Когда позже, уже работая на железнодорожных путях, я спросил одного из старых путейских рабочих Новика о моей матери, которую он знал в молодости, то он только сказал: «О!». Что означало это «О!», я так и не понял тогда, но это междометие меня удовлетворило. Я любил эту безропотную, добрую женщину, видевшую в людях только хорошее, готовую поделиться со всеми, что у нее есть.
Итак, если я родился в 1901 году, то, нужно полагать, что поженились мои родители в 1900 году, и что отцу было 27 лет, а матери 18.

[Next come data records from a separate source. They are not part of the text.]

Background: an optimization exercise with open tools, aiming at small area. Do not read the settings as production practice.
Only simulation tests tie the RTL to the original design; equivalence was not proved.
Power is estimated from default activity; no workload was simulated.

## branch_predictor
module branch_predictor (
	input logic CLK,
	input logic nrst,
	input logic en,
	input logic [10:0] if_pc,
	input logic [23:0] id_in,
	input logic [20:0] exe_in,
	output logic [11:0] if_out,
	output logic [1:0] exe_correction,
	output logic [10:0] exe_pbt,
	output logic [10:0] exe_cni,
	output logic flush,
	output logic id_jump_in_bht
);
export LEC_CHECK = 0
export CAP_MARGIN = 20
export CORE_MARGIN = 2
export CORE_UTILIZATION = 55
export SLEW_MARGIN = 20
export SYNTH_HIERARCHICAL = 1
create_clock -name core_clock -period 14.0 [get_ports {CLK}]
standard.sh (not shown) runs the stock make flow with config.mk's settings and CLKGATE_MAP_FILE= SYNTH_SCRIPT=/design/flow/synth_recipe.tcl, a recipe that flattens the netlist after the stock synthesis.
==> flow/flow/run.sh <==
#!/bin/bash
# The standard layout with two changes:
# - clock tree: small sink buffers (clkbuf_4) driving clusters of up to 8 registers,
#   in place of clkbuf_16 clusters, for a smaller clock tree at the same slew limit
# - port buffers: buf_1 in place of the default delay buffer
set -euo pipefail
export CTS_ARGS="-sink_clustering_enable -repair_clock_nets -buf_list sky130_fd_sc_hd__clkbuf_4 -root_buf sky130_fd_sc_hd__clkbuf_16 -sink_buffer_max_cap_derate 1.0 -sink_clustering_size 8 -sink_clustering_max_diameter 60"
export BUFFER_PORTS_ARGS="-buffer_cell sky130_fd_sc_hd__buf_1"
bash standard.sh > standard.log 2>&1
The starting point went through all stages and came out clean.
Next try:
--- a/flow/design.v
+++ b/flow/design.v
@@ -73,16 +73,22 @@
 `timescale 1ns/1ns
 `default_nettype none
 module bht_aoi222 (
 	input logic a0, b0, a1, b1, a2, b2,
 	output logic y
 );
 	assign y = !((a0 && b0) || (a1 && b1) || (a2 && b2));
 endmodule
+module bht_aoi22 (
+	input logic a0, b0, a1, b1,
+	output logic y
+);
+	assign y = !((a0 && b0) || (a1 && b1));
+endmodule
 module bht_nand2 (
 	input logic a, b,
 	output logic y
 );
 	assign y = !(a && b);
 endmodule
 module bht_nand3 (
 	input logic a, b, c,
@@ -187,23 +193,26 @@
 		for (int w = 0; w < 4; w++)
 			wsel[w] = match[w] && ((match & ~(4'd1 << w)) == 4'd0);
 		hit = |wsel;
 	end
 	if (D > 0) begin : g_data
 		genvar b;
 		for (b = 0; b < D; b++) begin : g_bit
 			logic [1:0] t;
-			bht_aoi222 u_lo (
+			bht_aoi22 u_lo (
 				.a0(wsel[0]), .b0(rd[27 + b]),
 				.a1(wsel[1]), .b1(rd[27 + D + b]),
-				.a2(wsel[2]), .b2(rd[27 + 2*D + b]),
 				.y(t[0])
 			);
-			bht_nand2 u_hi (.a(wsel[3]), .b(rd[27 + 3*D + b]), .y(t[1]));
+			bht_aoi22 u_hi (
+				.a0(wsel[2]), .b0(rd[27 + 2*D + b]),
+				.a1(wsel[3]), .b1(rd[27 + 3*D + b]),
+				.y(t[1])
+			);
 			bht_nand2 u_or (.a(t[0]), .b(t[1]), .y(data[b]));
 		end
 	end else begin : g_nodata
 		assign data = 1'b0;
 	end
 endmodule
 `default_nettype wire
 `timescale 1ns/1ns
@@ -313,40 +322,39 @@
 	logic [3:0] alloc_wsel;
 	logic [1:0] wr_ctr;
 	assign alloc_wr = en && alloc;
 	assign upd_wr = en && is_branch && exe_hit && !alloc;
 	assign alloc_wsel = 4'd1 << alloc_way;
 	assign wr_ctr = alloc ? (is_jump ? 2'd3 : 2'd1) : next_ctr;
 	logic [15:0] a_rown, u_rown;
 	logic [3:0] a_coln, u_coln;
-	logic [15:0][3:0] tag_we, tgt_we, ctr_we;
+	logic [15:0][3:0] ent_we, ctr_we;
 	assign a_rown = ~({16{alloc_wr}} & id_sel);
 	assign u_rown = ~({16{upd_wr}} & exe_sel);
 	assign a_coln = ~alloc_wsel;
 	assign u_coln = ~exe_wsel;
 	genvar gs, gw;
 	for (gs = 0; gs < 16; gs++) begin : g_we_set
 		for (gw = 0; gw < 4; gw++) begin : g_we_way
-			bht_nor2 u_tag_we (.a(a_rown[gs]), .b(a_coln[gw]), .y(tag_we[gs][gw]));
-			bht_nor2 u_tgt_we (.a(a_rown[gs]), .b(a_coln[gw]), .y(tgt_we[gs][gw]));
+			bht_nor2 u_ent_we (.a(a_rown[gs]), .b(a_coln[gw]), .y(ent_we[gs][gw]));
 			bht_oai22 u_ctr_we (
 				.a0(a_rown[gs]), .b0(a_coln[gw]),
 				.a1(u_rown[gs]), .b1(u_coln[gw]),
 				.y(ctr_we[gs][gw])
 			);
 		end
 	end
 	always_ff @(posedge CLK) begin
 		for (int s = 0; s < 16; s++) begin
 			for (int w = 0; w < 4; w++) begin
-				if (tag_we[s][w])
+				if (ent_we[s][w]) begin
 					tag_q[s][w] <= (s >= 12) ? ~id_in[22:17] : id_in[22:17];
-				if (tgt_we[s][w])
 					tgt_q[s][w] <= (s >= 12) ? ~id_in[12:2] : id_in[12:2];
+				end
 				if (ctr_we[s][w])
 					ctr_q[s][w] <= (s >= 12) ? ~wr_ctr : wr_ctr;
 			end
 		end
 	end
 	logic [1:0] ptr_d;
 	logic full_d;
 	assign ptr_d = nrst ? alloc_way + 2'd1 : 2'd0;
After rerunning:
- clock-buffer cell count came out lower by 5
- fmax came out higher by a few percent
- worst setup slack gets better by 0.58 ns
- via count came out higher slightly
- final cell count came out lower by a few percent
- global-route usage came out higher by 2.1 points
- wire length came out higher by a few percent
- flip-flop and latch count does not change
- cell area stays flat
- worst hold slack gets worse by 0.0078 ns
- power barely changes
- die area barely changes

static timing again, ports no longer ideal:
No port has a modelled driver above. Below, the same layouts with a new extraction and two added sets of constraints.
Step 1, drivers: a clkbuf_16 drives CLK and a buf_2 each remaining input, both assumed.
Step 2 moves the port delays by t, midway between the first and last clock arrival at a register: inputs arrive t later, outputs are due t later. That takes back most of the time a late clock gives input paths.
a / b / c = ideal ports / drivers / drivers and shift; a / b = the first two.
run | shift t [ns] | setup WS [ns] | worst setup path after step 2
the first run | 0.881 | 2.177 / 2.153 / 2.153 | input to output
the second run | 0.872 | 2.762 / 2.735 / 2.735 | input to output
After both steps every run listed still meets setup and hold. For the second run, which loses most, drivers alone change the setup slack by -0.027 ns; drivers and shift together by -0.027 ns.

Молодая семья дружно жила в маленьком казенном доме года четыре. Мать любила вспоминать эти самые счастливые годы ее жизни (так она о них говорила), пока не случилось несчастье. Оно, несчастье, всегда настигает человека нежданно-негаданно и наиболее болезненно переживается тогда, когда нарушает безоблачную счастливую жизнь.
Второго марта 1904 года отца, незадолго до сдачи дежурства, убило поездом. Был гололед, он поскользнулся, угодил под колеса, и его не стало. Так я в два года и семь месяцев стал сироткой.
Похоронили отца на Сновском кладбище недалеко от базара и церкви. Помимо креста поставили гранитный камень прямоугольной формы. На лицевой гладкой стороне камня выбили слова и цифры, причем не обошлось без курьеза: ошибочно дату смерти выбили 1903 год вместо 1904 года. Кто допустил такую ошибку – не знаю, но камень этот до сих пор стоит под углом в 45 градусов, глубоко осевши в землю. Надпись на нем такая:
«Александр Карлович Мороз.
Жил 29 лет. Умер 2 марта 1903 года».
Причем первые две строки видны, остальные в земле.
Передо мной два документа. Один из них с датой 16 апреля 1904 г. от Городненского сиротского суда свидетельствует, что моя мать Фёкла Филипповна Мороз и Сергей Федорович Данченко назначены мне опекунами. А во втором, выданном Минским сиротским судом с датой 31 мая 1905 г., записано, что мать моя, проживающая в г. Минске по Торговой улице в доме № 8, назначается единственной опекуншей надо мной и деньгами в сумме 366 рублей по книжке сберегательной кассы, а Данченко С.Ф. как не проживающий в Минске от опеки освобождается. В этом же документе написано, что малолетнему Александру Морозу принадлежит право на землю в деревне Гнецкая Рубежевичевской волости, которой пользуются братья покойного и мать, и «что малолетнего к пользованию не допускают и никакой прибыли ему не дают».
Почему мать в мае 1905 года была прописана в Минске, я так и не узнал. Может быть, это было связано с тем, что отец был родом из Минской губернии, и все делопроизводство сиротского суда было сосредоточено в Минске. А может быть, мать судилась с Либаво-Роменской железной дорогой, управление которой было в Минске? Не знаю. Вероятно, в Минске мать проживала недолго и в конце 1905 – начале 1906 гг. жила уже в Сновске.
Как, где и когда познакомилась мать с отчимом Владимиром Андреевичем Гавриловым, я у матери не выяснил, и она не рассказывала.